We used high titer HIV-1 (10 ng/mL HIV-1 p24) spiked-plasma in our virus inactivation studies to evaluate the potential of violet-blue light-based technology and consistently demonstrated approximately 4–5 log reductions of HIV-1, which is comparable to the HIV-1 reductions reported in non-leuco-reduced platelet-rich plasma-derived platelets suspended in plasma using the Mirasol PRT System (≥4.19 log reduction) and the Intercept Blood System (≥4.23 log reduction) [5]. Further, we used a single strain of the highly virulent HIV-1 clade B subtype which is the dominant strain in North America. However, we believe the inactivation potential of 405 nm light on different HIV-1 variants will be similar, since the microbicidal effects of 405 nm light are through ROS generation-associated events. It is worth noting that treatment with a 270 J/cm2 dose of violet-blue light provided maximum viral inactivation, while with lower light doses the degree of viral inactivation in the plasma samples varied from donor to donor, although these results were not statistically significant. As HIV-1 infection of target cells is a multistep process starting with attachment of viral glycoproteins (gp120/gp41) to host cell receptors (CD4 and CCR5 or CXCR4), fusion of viral envelope, reverse transcription, integration, and maturation of virions by killing target cells [21], it will be interesting to understand which of these steps are affected by treatment with 405 nm light, and this will be the focus of future studies.

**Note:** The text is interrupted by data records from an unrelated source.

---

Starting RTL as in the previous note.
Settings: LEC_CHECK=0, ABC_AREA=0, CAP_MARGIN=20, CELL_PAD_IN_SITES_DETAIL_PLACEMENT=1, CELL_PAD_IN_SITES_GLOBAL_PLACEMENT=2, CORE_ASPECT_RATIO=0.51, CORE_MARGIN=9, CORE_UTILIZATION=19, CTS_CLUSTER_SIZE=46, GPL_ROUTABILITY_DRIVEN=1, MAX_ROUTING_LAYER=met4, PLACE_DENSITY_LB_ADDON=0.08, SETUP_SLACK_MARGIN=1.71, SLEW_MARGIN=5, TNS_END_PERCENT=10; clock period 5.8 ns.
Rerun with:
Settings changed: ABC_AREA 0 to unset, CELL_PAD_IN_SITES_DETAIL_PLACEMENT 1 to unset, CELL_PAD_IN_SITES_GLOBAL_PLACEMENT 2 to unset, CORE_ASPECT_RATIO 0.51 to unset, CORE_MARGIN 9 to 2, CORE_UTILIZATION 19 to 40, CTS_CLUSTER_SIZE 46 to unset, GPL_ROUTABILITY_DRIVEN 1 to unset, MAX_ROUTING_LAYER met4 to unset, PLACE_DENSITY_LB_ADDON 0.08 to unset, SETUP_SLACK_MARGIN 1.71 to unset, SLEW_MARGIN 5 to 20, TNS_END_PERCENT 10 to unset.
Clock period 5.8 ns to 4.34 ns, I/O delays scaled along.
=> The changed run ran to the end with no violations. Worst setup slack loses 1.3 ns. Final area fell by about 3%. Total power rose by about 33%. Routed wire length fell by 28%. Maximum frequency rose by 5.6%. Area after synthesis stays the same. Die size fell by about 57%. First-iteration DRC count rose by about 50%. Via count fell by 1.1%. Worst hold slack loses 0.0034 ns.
Design snack, start of the top module:
module snack(
    input ps2_data,
    input ps2_clk,
    input clk,
    input [1:0] speed_mode,
    input rst_n,
    input key,
    output hsync,
    output vsync,
    output beep,
    output [3:0] vga_r,
    output [3:0] vga_g,
    output [3:0] vga_b
    );
clock: 6.78 ns
lec_check: 0
abc_area: 1
cap_margin: 0
cell_pad_in_sites_detail_placement: 2
cell_pad_in_sites_global_placement: 0
core_margin: 2
core_utilization: 41
cts_cluster_size: 95
gpl_routability_driven: 0
hold_slack_margin: -0.04
max_routing_layer: met4
min_routing_layer: met2
place_density_lb_addon: 0.3
setup_slack_margin: 0.85
slew_margin: 20
tns_end_percent: 75
run.sh (not shown) runs the stock make flow with config.mk's settings and CLKGATE_MAP_FILE=.
The first run aborted during global routing (5_1_grt) on GRT-0116.
==> trial 61: inputs <==
Design pointwise_layer_stream, start of the top module:
module pointwise_layer_stream #(
    parameter DATA_W   = 8,
    parameter ACC_W    = 64,
    parameter CIN      = 16,
    parameter COUT     = 16,
    parameter PAR_CIN       = 8,
    parameter PAR_COUT       = 4
)(
    input  wire clk,
    input  wire reset,
    input  wire [CIN*DATA_W-1:0]  s_axis_tdata,
    input  wire                   s_axis_tvalid,
    output wire                   s_axis_tready,
    output wire [COUT*DATA_W-1:0] m_axis_tdata,
    output wire                   m_axis_tvalid,
    input  wire                   m_axis_tready,
    input  wire                         pw_wr_en,
    input  wire [$clog2(COUT*CIN)-1:0]  pw_wr_addr,
    input  wire signed [DATA_W-1:0]     pw_wr_data,
    output wire o_intr
);
Settings: LEC_CHECK=0, CAP_MARGIN=0, CORE_MARGIN=2, CORE_UTILIZATION=72, CTS_CLUSTER_DIAMETER=339, CTS_CLUSTER_SIZE=100, SLEW_MARGIN=20, TNS_END_PERCENT=10; clock period 3.17 ns.
run.sh (not shown) runs the stock make flow with config.mk's settings and CLKGATE_MAP_FILE=.
==> inputs of trial 52, as changes to trial 61 <==
- CAP_MARGIN: 0 -> 20
- CORE_UTILIZATION: 72 -> 43
- CTS_CLUSTER_DIAMETER: 339 -> default
- CTS_CLUSTER_SIZE: 100 -> default
- TNS_END_PERCENT: 10 -> default
==> flow/constraint.sdc (replaced) <==
create_clock -name core_clock -period 5.26 [get_ports {clk}]
set_input_delay 1.0520 -clock core_clock [delete_from_list [all_inputs] [get_ports {clk}]]
set_output_delay 1.0520 -clock core_clock [all_outputs]
set_load 0.01 [all_outputs]
==> qor summary <==
| quantity | trial 52 | trial 61 |
|---|---|---|
| Die extent in x | 757 um | 586 um |
| Parity-gate share of the synthesized area counting xor and xnor cells | 3.86% | 3.86% |
| Mux cell area share | 6.86% | 6.86% |
| Dominant cell by count in the synthesized netlist | sky130_fd_sc_hd__inv_1 | sky130_fd_sc_hd__inv_1 |
| Effective utilization at floorplan | 43.1% | 72.3% |
| Post-place setup slack | 0.232 ns | -1.41 ns |
| Detailed placement HPWL | 481 mm | 518 mm |
| Share of synthesized cell area in and-or and or-and compound cells | 6.97% | 6.97% |
| Floorplan row count | 276 | 213 |
| Number of synthesized flops with an enable pin | 2048 | 2048 |
| Post-synthesis instance total | 21300 | 21300 |
| # Cells Yosys | 21300 | 21300 |
| Placed Cells incl. Taps | 28900 | 28700 |
| Outcome | timing/DRC/antenna clean | aborted with a tool error |
| Failing step | - | clock tree synthesis (4_1_cts) |
| Chip Height | 757 um | 586 um |
| Core Box Area | 0.565 mm^2 | 0.337 mm^2 |
| Post-synthesis share of cell area spent on full adders, half adders and majority gates | 23.2% | 23.2% |
| Chip area | 0.572 mm^2 | 0.343 mm^2 |
| Netlist Area Pre-Place | 0.243 mm^2 | 0.243 mm^2 |
| RD Place Congestion | 0.897 | 0.983 |
| Area after detailed placement | 0.258 mm^2 | 0.276 mm^2 |
| Fraction of registers with async set or reset after synthesis | 0% | 0% |

==> job 5133: inputs <==
==> flow/design.v <==
module pointwise_weight_regs #(
    parameter DATA_W   = 8,
    parameter CIN      = 32,
    parameter COUT     = 64,
    parameter PAR_CIN  = 8,
    parameter PAR_COUT = 8
)(
    input  wire clk,
    input  wire reset,
    input  wire                         wr_en,
    input  wire [$clog2(COUT*CIN)-1:0]  wr_addr,
    input  wire signed [DATA_W-1:0]     wr_data,
    input  wire [$clog2((COUT+PAR_COUT-1)/PAR_COUT)-1:0] cout_blk_idx,
    input  wire [$clog2((CIN +PAR_CIN -1)/PAR_CIN )-1:0] cin_blk_idx,
    output reg  signed [PAR_COUT*PAR_CIN*DATA_W-1:0] weight_vec
);
    localparam NUM_CIN_BLKS  = (CIN  + PAR_CIN  - 1) / PAR_CIN;
    localparam NUM_COUT_BLKS = (COUT + PAR_COUT - 1) / PAR_COUT;
    localparam BLOCK_W       = PAR_COUT * PAR_CIN * DATA_W;
    localparam TOTAL_BLOCKS  = NUM_CIN_BLKS * NUM_COUT_BLKS;
    localparam TOTAL_WEIGHTS = COUT * CIN;
    (* ram_style = "block" *)
    reg signed [BLOCK_W-1:0] weight_mem [0:TOTAL_BLOCKS-1];
    wire [$clog2(COUT)-1:0] wr_cout;
    wire [$clog2(CIN)-1:0]  wr_cin;
    assign wr_cout = wr_addr / CIN;
    assign wr_cin  = wr_addr % CIN;
    wire [$clog2(NUM_COUT_BLKS)-1:0] wr_cout_blk;
    wire [$clog2(NUM_CIN_BLKS)-1:0]  wr_cin_blk;
    assign wr_cout_blk = wr_cout / PAR_COUT;
    assign wr_cin_blk  = wr_cin  / PAR_CIN;
    wire [$clog2(TOTAL_BLOCKS)-1:0] blk_idx;
    assign blk_idx = wr_cout_blk * NUM_CIN_BLKS + wr_cin_blk;
    wire [$clog2(PAR_COUT)-1:0] off_cout;
    wire [$clog2(PAR_CIN)-1:0]  off_cin;
    assign off_cout = wr_cout % PAR_COUT;
    assign off_cin  = wr_cin  % PAR_CIN;
    wire [$clog2(PAR_COUT*PAR_CIN)-1:0] elem_idx;
    assign elem_idx = off_cout * PAR_CIN + off_cin;
    wire [$clog2(BLOCK_W)-1:0] bit_idx;
    assign bit_idx = elem_idx * DATA_W;
    always @(posedge clk) begin
        if (wr_en && (wr_addr < TOTAL_WEIGHTS)) begin
            weight_mem[blk_idx][bit_idx +: DATA_W] <= wr_data;
        end
    end
    always @(posedge clk) begin
        weight_vec <=
            weight_mem[cout_blk_idx * NUM_CIN_BLKS + cin_blk_idx];
    end
endmodule
module pointwise_mac_datapath #(
    parameter DATA_W   = 8,
    parameter ACC_W    = 64,
    parameter PAR_CIN  = 8,    
    parameter PAR_COUT = 8
)(
    input  wire                               clk,
    input  wire                               reset,
    input  wire                               acc_clear,
    input  wire                               acc_enable,
    input  wire signed [PAR_CIN*DATA_W-1:0]   feature_vec,
    input  wire signed [PAR_COUT*PAR_CIN*DATA_W-1:0] weight_vec,
    output wire signed [PAR_COUT*ACC_W-1:0]   acc_out
);
    initial begin
        if (PAR_CIN & (PAR_CIN - 1))
            $error("PAR_CIN must be power of 2.");
    end
    localparam PROD_W   = 2 * DATA_W;
    localparam TREE_LVL = $clog2(PAR_CIN);
    localparam SUM_W    = PROD_W + TREE_LVL;
    localparam LATENCY  = 2 + TREE_LVL;  
    integer g, i;
    reg signed [PAR_CIN*DATA_W-1:0]            feature_vec_r;
    reg signed [PAR_COUT*PAR_CIN*DATA_W-1:0]   weight_vec_r;
    always @(posedge clk) begin
        feature_vec_r <= feature_vec;
        weight_vec_r  <= weight_vec;
    end
    (* use_dsp = "yes" *)
    reg signed [PROD_W-1:0] mult [0:PAR_COUT-1][0:PAR_CIN-1];
    always @(posedge clk) begin
        for (g = 0; g < PAR_COUT; g = g + 1) begin
            for (i = 0; i < PAR_CIN; i = i + 1) begin
                mult[g][i] <=
                    $signed(feature_vec_r[i*DATA_W +: DATA_W]) *
                    $signed(weight_vec_r[(g*PAR_CIN+i)*DATA_W +: DATA_W]);
            end
        end
    end
    reg signed [SUM_W-1:0] tree_lvl 
        [0:PAR_COUT-1][0:TREE_LVL-1][0:PAR_CIN/2-1];
    always @(posedge clk) begin
        for (g = 0; g < PAR_COUT; g = g + 1) begin
            for (i = 0; i < PAR_CIN/2; i = i + 1) begin
                tree_lvl[g][0][i] <=
                    {{(SUM_W-PROD_W){mult[g][2*i][PROD_W-1]}}, mult[g][2*i]} +
                    {{(SUM_W-PROD_W){mult[g][2*i+1][PROD_W-1]}}, mult[g][2*i+1]};
            end
        end
    end
    genvar lvl;
    generate
        for (lvl = 1; lvl < TREE_LVL; lvl = lvl + 1) begin : TREE_GEN
            integer idx;
            always @(posedge clk) begin
                for (g = 0; g < PAR_COUT; g = g + 1) begin
                    for (idx = 0; idx < (PAR_CIN >> (lvl+1)); idx = idx + 1) begin
                        tree_lvl[g][lvl][idx] <=
                            tree_lvl[g][lvl-1][2*idx] +
                            tree_lvl[g][lvl-1][2*idx+1];
                    end
                end
            end
        end
    endgenerate
    wire signed [SUM_W-1:0] cycle_sum [0:PAR_COUT-1];
    genvar gi;
    generate
        for (gi = 0; gi < PAR_COUT; gi = gi + 1) begin : SUM_OUT
            assign cycle_sum[gi] = tree_lvl[gi][TREE_LVL-1][0];
        end
    endgenerate
    reg [LATENCY-1:0] acc_enable_pipe;
    reg [LATENCY-1:0] acc_clear_pipe;
    always @(posedge clk) begin
        if (reset) begin
            acc_enable_pipe <= 0;
            acc_clear_pipe  <= 0;
        end
        else begin
            acc_enable_pipe <= {acc_enable_pipe[LATENCY-2:0], acc_enable};
            acc_clear_pipe  <= {acc_clear_pipe[LATENCY-2:0],  acc_clear};
        end
    end
    wire acc_enable_aligned = acc_enable_pipe[LATENCY-1];
    wire acc_clear_aligned  = acc_clear_pipe[LATENCY-1];
    (* use_dsp = "yes" *)
    reg signed [ACC_W-1:0] acc_reg [0:PAR_COUT-1];
    always @(posedge clk) begin
        if (reset) begin
            for (g = 0; g < PAR_COUT; g = g + 1)
                acc_reg[g] <= 0;
        end
        else if (acc_clear_aligned) begin
            for (g = 0; g < PAR_COUT; g = g + 1)
                acc_reg[g] <= 0;
        end
        else if (acc_enable_aligned) begin
            for (g = 0; g < PAR_COUT; g = g + 1)
                acc_reg[g] <= acc_reg[g] + cycle_sum[g];
        end
    end
    generate
        for (gi = 0; gi < PAR_COUT; gi = gi + 1) begin : OUT_PACK
            assign acc_out[gi*ACC_W +: ACC_W] = acc_reg[gi];
        end
    endgenerate
endmodule
module pointwise_conv1x1_fsm_axis #(
    parameter DATA_W   = 8,
    parameter ACC_W    = 64,
    parameter CIN      = 32,
    parameter COUT     = 64,
    parameter PAR_CIN  = 8,
    parameter PAR_COUT = 8,
    parameter MAC_LATENCY = 5
)(
    input  wire clk,
    input  wire reset,
    input  wire s_axis_tvalid,
    output wire s_axis_tready,
    output wire m_axis_tvalid,
    input  wire m_axis_tready,
    input  wire signed [CIN*DATA_W-1:0] feature_vec,
    input  wire signed [PAR_COUT*ACC_W-1:0] acc_out,
    output reg  acc_clear,
    output reg  acc_enable,
    output reg signed [COUT*DATA_W-1:0] out_vec,
    output reg signed [CIN*DATA_W-1:0] feature_reg,
    output reg [$clog2((CIN+PAR_CIN-1)/PAR_CIN)-1:0]   cin_blk_idx,
    output reg [$clog2((COUT+PAR_COUT-1)/PAR_COUT)-1:0] cout_blk_idx,
    output reg o_intr
);
    localparam NUM_CIN_ITER  = (CIN  + PAR_CIN  - 1) / PAR_CIN;
    localparam NUM_COUT_ITER = (COUT + PAR_COUT - 1) / PAR_COUT;
    localparam IDLE      = 3'd0,
               LOAD      = 3'd1,
               ACCUM     = 3'd2,
               WAIT_PIPE = 3'd3,
               STORE     = 3'd4,
               DONE      = 3'd5;
    reg [2:0] state, next_state;
    reg [$clog2(NUM_CIN_ITER)-1:0]  cin_cnt;
    reg [$clog2(NUM_COUT_ITER)-1:0] cout_cnt;
    reg [$clog2(MAC_LATENCY)-1:0]   pipe_cnt;
    always @(posedge clk)
        if (reset)
            state <= IDLE;
        else
            state <= next_state;
    always @(*) begin
        next_state = state;
        case (state)
            IDLE:
                if (s_axis_tvalid)
                    next_state = LOAD;
            LOAD:
                next_state = ACCUM;
            ACCUM:
                if (cin_cnt == NUM_CIN_ITER-1)
                    next_state = WAIT_PIPE;
            WAIT_PIPE:
                if (pipe_cnt == MAC_LATENCY-1)
                    next_state = STORE;
            STORE:
                if (cout_cnt == NUM_COUT_ITER-1)
                    next_state = DONE;
                else
                    next_state = LOAD;
            DONE:
                if (m_axis_tready)
                    next_state = IDLE;
        endcase
    end
    function automatic signed [DATA_W-1:0] saturate;
        input signed [ACC_W-1:0] val;
        begin
            if (val > 127)
                saturate = 127;
            else if (val < -128)
                saturate = -128;
            else
                saturate = val[DATA_W-1:0];
        end
    endfunction
    integer g;
    always @(posedge clk) begin
        if (reset) begin
            cin_cnt      <= 0;
            cout_cnt     <= 0;
            pipe_cnt     <= 0;
            cin_blk_idx  <= 0;
            cout_blk_idx <= 0;
            acc_enable   <= 0;
            acc_clear    <= 0;
            out_vec      <= 0;
            feature_reg  <= 0;
            o_intr       <= 0;
        end
        else begin
            acc_enable <= 0;
            acc_clear  <= 0;
            o_intr     <= 0;
            if (state == ACCUM && next_state == WAIT_PIPE)
                pipe_cnt <= 0;
            else if (state == WAIT_PIPE)
                pipe_cnt <= pipe_cnt + 1;
            case (state)
                IDLE:
                begin
                    cin_cnt  <= 0;
                    cout_cnt <= 0;
                    if (s_axis_tvalid)
                        feature_reg <= feature_vec;   
                end
                LOAD:
                begin
                    cin_cnt      <= 0;
                    cin_blk_idx  <= 0;
                    cout_blk_idx <= cout_cnt;
                    acc_clear    <= 1;
                end
                ACCUM:
                begin
                    acc_enable  <= 1;
                    cin_blk_idx <= cin_cnt + 1;
                    if (cin_cnt != NUM_CIN_ITER-1)
                        cin_cnt <= cin_cnt + 1;
                end
                WAIT_PIPE:
                begin
                end
                STORE:
                begin
                    for (g = 0; g < PAR_COUT; g = g + 1)
                        if ((cout_cnt*PAR_COUT + g) < COUT)
                            out_vec[(cout_cnt*PAR_COUT + g)*DATA_W +: DATA_W]
                                <= saturate(acc_out[g*ACC_W +: ACC_W]);
                    if (cout_cnt != NUM_COUT_ITER-1)
                        cout_cnt <= cout_cnt + 1;
                end
                DONE:
                begin
                    o_intr <= 1;
                end
            endcase
        end
    end
    assign s_axis_tready = (state == IDLE);
    assign m_axis_tvalid = (state == DONE);
endmodule
module pointwise_layer_stream #(
    parameter DATA_W   = 8,
    parameter ACC_W    = 64,
    parameter CIN      = 16,
    parameter COUT     = 16,
    parameter PAR_CIN       = 8,
    parameter PAR_COUT       = 4
)(
    input  wire clk,
    input  wire reset,
    input  wire [CIN*DATA_W-1:0]  s_axis_tdata,
    input  wire                   s_axis_tvalid,
    output wire                   s_axis_tready,
    output wire [COUT*DATA_W-1:0] m_axis_tdata,
    output wire                   m_axis_tvalid,
    input  wire                   m_axis_tready,
    input  wire                         pw_wr_en,
    input  wire [$clog2(COUT*CIN)-1:0]  pw_wr_addr,
    input  wire signed [DATA_W-1:0]     pw_wr_data,
    output wire o_intr
);
    localparam NUM_CIN_ITER  = (CIN  + PAR_CIN  - 1) / PAR_CIN;
    localparam NUM_COUT_ITER = (COUT + PAR_COUT - 1) / PAR_COUT;
    localparam MAC_LATENCY = 3 + $clog2(PAR_CIN);
    wire                                  acc_clear;
    wire                                  acc_enable;
    wire signed [PAR_COUT*ACC_W-1:0]      acc_out;
    wire signed [CIN*DATA_W-1:0]          feature_full_reg;
    wire signed [PAR_CIN*DATA_W-1:0]      feature_slice;
    wire signed [PAR_COUT*PAR_CIN*DATA_W-1:0] weight_vec_block;
    wire [$clog2(NUM_CIN_ITER)-1:0]       cin_blk_idx;
    wire [$clog2(NUM_COUT_ITER)-1:0]      cout_blk_idx;
    wire signed [COUT*DATA_W-1:0]         fsm_out_vec;
    wire                                  fsm_m_axis_tvalid;
    pointwise_conv1x1_fsm_axis #(
        .DATA_W       (DATA_W),
        .ACC_W        (ACC_W),
        .CIN          (CIN),
        .COUT         (COUT),
        .PAR_CIN      (PAR_CIN),
        .PAR_COUT     (PAR_COUT),
        .MAC_LATENCY  (MAC_LATENCY)
    ) FSM (
        .clk            (clk),
        .reset          (reset),
        .s_axis_tvalid  (s_axis_tvalid),
        .s_axis_tready  (s_axis_tready),
        .m_axis_tvalid  (fsm_m_axis_tvalid),
        .m_axis_tready  (m_axis_tready),
        .feature_vec    (s_axis_tdata),       
        .acc_out        (acc_out),
        .acc_clear      (acc_clear),
        .acc_enable     (acc_enable),
        .out_vec        (fsm_out_vec),
        .feature_reg    (feature_full_reg),   
        .cin_blk_idx    (cin_blk_idx),
        .cout_blk_idx   (cout_blk_idx),
        .o_intr         (o_intr)
    );
    reg signed [PAR_CIN*DATA_W-1:0] feature_slice_r;
    always @(posedge clk)
        feature_slice_r <=
            feature_full_reg[
                cin_blk_idx * PAR_CIN * DATA_W +: PAR_CIN * DATA_W
            ];
    assign feature_slice = feature_slice_r;
    pointwise_weight_regs #(
        .DATA_W   (DATA_W),
        .CIN      (CIN),
        .COUT     (COUT),
        .PAR_CIN  (PAR_CIN),
        .PAR_COUT (PAR_COUT)
    ) PW_WREGS (
        .clk          (clk),
        .reset        (reset),
        .wr_en        (pw_wr_en),
        .wr_addr      (pw_wr_addr),
        .wr_data      (pw_wr_data),
        .cin_blk_idx  (cin_blk_idx),
        .cout_blk_idx (cout_blk_idx),
        .weight_vec   (weight_vec_block)
    );
    pointwise_mac_datapath #(
        .DATA_W   (DATA_W),
        .ACC_W    (ACC_W),
        .PAR_CIN  (PAR_CIN),
        .PAR_COUT (PAR_COUT)
    ) MAC_DP (
        .clk         (clk),
        .reset       (reset),
        .acc_clear   (acc_clear),
        .acc_enable  (acc_enable),
        .feature_vec (feature_slice),    
        .weight_vec  (weight_vec_block),
        .acc_out     (acc_out)
    );
    assign m_axis_tdata  = fsm_out_vec;
    assign m_axis_tvalid = fsm_m_axis_tvalid;
endmodule
==> flow/run.sh <==
#!/bin/bash
# the make line also repeats each setting of config.mk as NAME=value (left out here)
make -C /OpenROAD-flow-scripts/flow DESIGN_CONFIG=/design/flow/config.mk WORK_HOME=/design/flow/orfs CLKGATE_MAP_FILE= finish
==> flow/config.mk <==
export PLATFORM = sky130hd
export DESIGN_NAME = pointwise_layer_stream
export DESIGN_NICKNAME = pointwise_layer_stream
export VERILOG_FILES = /design/flow/design.v
export SDC_FILE = /design/flow/constraint.sdc
export NUM_CORES = 4
export LEC_CHECK = 0
export CAP_MARGIN = 20
export CORE_ASPECT_RATIO = 0.8
export CORE_MARGIN = 2
export CORE_UTILIZATION = 72
export CTS_CLUSTER_DIAMETER = 96
export CTS_CLUSTER_SIZE = 19
export GPL_ROUTABILITY_DRIVEN = 1
export GPL_TIMING_DRIVEN = 1
export PLACE_DENSITY = 0.42
export SETUP_SLACK_MARGIN = 1.25
export SLEW_MARGIN = 20
export TNS_END_PERCENT = 75
==> flow/constraint.sdc <==
create_clock -name core_clock -period 4.2 [get_ports {clk}]
set_input_delay 0.8400 -clock core_clock [delete_from_list [all_inputs] [get_ports {clk}]]
set_output_delay 0.8400 -clock core_clock [all_outputs]
set_load 0.01 [all_outputs]
==> job 476 (differences from job 5133) <==
==> flow/config.mk (replaced) <==
export PLATFORM = sky130hd
export DESIGN_NAME = pointwise_layer_stream
export DESIGN_NICKNAME = pointwise_layer_stream
export VERILOG_FILES = /design/flow/design.v
export SDC_FILE = /design/flow/constraint.sdc
export NUM_CORES = 4
export LEC_CHECK = 0
export ABC_AREA = 0
export CAP_MARGIN = 5
export CORE_ASPECT_RATIO = 0.8
export CORE_MARGIN = 2
export CORE_UTILIZATION = 72
export CTS_CLUSTER_DIAMETER = 312
export CTS_CLUSTER_SIZE = 22
export GPL_ROUTABILITY_DRIVEN = 0
export GPL_TIMING_DRIVEN = 1
export PLACE_DENSITY = 0.65
export SETUP_SLACK_MARGIN = 1.2
export SLEW_MARGIN = 20
export TNS_END_PERCENT = 5
==> flow/constraint.sdc (replaced) <==
create_clock -name core_clock -period 4.87 [get_ports {clk}]
set_input_delay 0.9740 -clock core_clock [delete_from_list [all_inputs] [get_ports {clk}]]
set_output_delay 0.9740 -clock core_clock [all_outputs]
set_load 0.01 [all_outputs]
==> job 1621 (differences from job 5133) <==
==> flow/config.mk (replaced) <==
export PLATFORM = sky130hd
export DESIGN_NAME = pointwise_layer_stream
export DESIGN_NICKNAME = pointwise_layer_stream
export VERILOG_FILES = /design/flow/design.v
export SDC_FILE = /design/flow/constraint.sdc
export NUM_CORES = 4
export LEC_CHECK = 0
export CAP_MARGIN = 20
export CORE_MARGIN = 2
export CORE_UTILIZATION = 65
export SLEW_MARGIN = 20
==> flow/constraint.sdc (replaced) <==
create_clock -name core_clock -period 8.12 [get_ports {clk}]
set_input_delay 1.6240 -clock core_clock [delete_from_list [all_inputs] [get_ports {clk}]]
set_output_delay 1.6240 -clock core_clock [all_outputs]
set_load 0.01 [all_outputs]
==> summary of the runs <==
- In job 1621 the wire length is smaller than in job 5133, by about 12%.
- Global-route usage: job 1621 is lower than job 476 (4.4 points).
- Between job 1621 and job 5133, the lower die area is in job 5133 (gap about 11%, measured against job 5133).
- Synthesized cell count is the same in job 476 and job 1621.
- Job 1621 went through all stages and came out clean. Job 5133 finished with setup timing left. Job 476 produced a clean layout.
- The lowest cell count belongs to job 476, the highest to job 5133.
- Between job 5133 and job 476, the lower critical path depth is in job 5133 (gap 1).
- In job 5133 the combinational power is larger than in job 476, by 27%.
Power and IR drop assume default switching activity.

Our results demonstrate that inactivation of HIV-1 in human plasma is achievable with violet-blue light treatment. This observation, together with our previously demonstrated proof-of-concept data on the effectiveness of pathogen inactivation by 405 nm light, supports the potential utility of 405 nm light as a broad-spectrum pathogen reduction technology for further evaluation towards the safety of stored plasma and platelets preserved in plasma for transfusion.

5. Conclusions

The results obtained in this report demonstrate that HIV-1 can be successfully inactivated in plasma using 405 nm light at a dose of 270 J/cm2 under the conditions reported here. This study on HIV-1 opens other possibilities for future evaluation of the potential of 405 nm light for inactivation of other important blood-borne viruses such as hepatitis and arboviruses relevant to transfusion safety.